|A diver swims among partially bleached coral at the Looe Key Reef in the Florida Keys National Marine Sanctuary.|
|The corals shown here are partially bleached. Bleached areas appear lighter in color.|
Cornell researchers have developed a new tool to help marine biologists better grasp the processes under the sea: mathematical models that unveil the dynamics of bacterial communities behind afflictions that bleach and kill coral.
Warming waters are triggering coral bleaching and disease in the Caribbean, Indian Ocean and Great Barrier Reef off the Australian coast. The new models explain for the first time how beneficial bacteria on coral suddenly give way to pathogens when waters warm.
"Before this study, we just had observations but little understanding of the mechanism" for what causes coral disease and bleaching, said Laura Jones, Cornell senior research associate in ecology and evolutionary biology and a co-author of the paper published March 30 in Public Library of Science -- Biology.
Justin Mao-Jones '08, who conducted the research as an undergraduate in the School of Operations Research and Information Engineering, is the paper's lead author. Stephen Ellner, Cornell professor of ecology and evolutionary biology, is the paper's senior author.
The model reveals how a healthy, normal microbial community in the coral surface-mucus layer protects corals from disease by preventing the invasion and overgrowth of pathogenic bacteria. But when corals are stressed by warmer temperatures (a heat spell), for example, the community of microbes suddenly switches. Species associated with a healthy coral organism -- "resident species" -- decline as pathogens associated with coral disease take their place.
The researchers used models to simulate bacterial community dynamics within the surface coral mucus under normal conditions and under warmer conditions.
"There's a critical threshold where the system jumps to a pathogen-dominated state," said Jones.
They also found that the models replicated a pattern others have observed: Once the disease-causing microbes establish themselves, they persist even if the water cools down enough to favor the beneficial bacteria. The coral is then often too damaged to recover, and the reefs begin to die.

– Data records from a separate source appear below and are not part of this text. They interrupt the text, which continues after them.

[config.mk]
export PLATFORM = sky130hd
export DESIGN_NAME = dfhc_fifo
export DESIGN_NICKNAME = d
export VERILOG_FILES = /design/src/rtl/deflate_fixed_huffman_compressor_unit_defines.svh /design/src/rtl/dfhc_fifo.sv
export SDC_FILE = /design/constraint.sdc
export NUM_CORES = 1
export LEC_CHECK = 0
export CORE_MARGIN = 2
export CORE_UTILIZATION = 45
export DETAILED_ROUTE_END_ITERATION = 8
export DONT_BUFFER_PORTS = 1
export SLEW_MARGIN = 40
export SYNTH_ARGS = -nofsm -noshare
export SYNTH_HDL_FRONTEND = slang
export SYNTH_SLANG_ARGS = --single-unit
export TNS_END_PERCENT = 5
[constraint.sdc]
create_clock -name clk -period 2.8 [get_ports clk]
set_input_delay 0.56 -clock clk [delete_from_list [all_inputs] [get_ports clk]]
set_output_delay 0.56 -clock clk [all_outputs]
set_load 0.01 [all_outputs]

Preventing oceans from warming will require people to curb climate change, and may be unavoidable in the short term, said Jones. But reducing poor water quality, which stresses the coral and makes the oceans more hospitable to pathogens, could perhaps ward off the sudden shift to pathogens dominating the coral surface, she added.
Kim Ritchie, a marine biologist at the Mote Marine Laboratory in Sarasota, Fla., also co-authored the paper.
The study was funded by an Emerging Infectious Diseases grant from the National Science Foundation.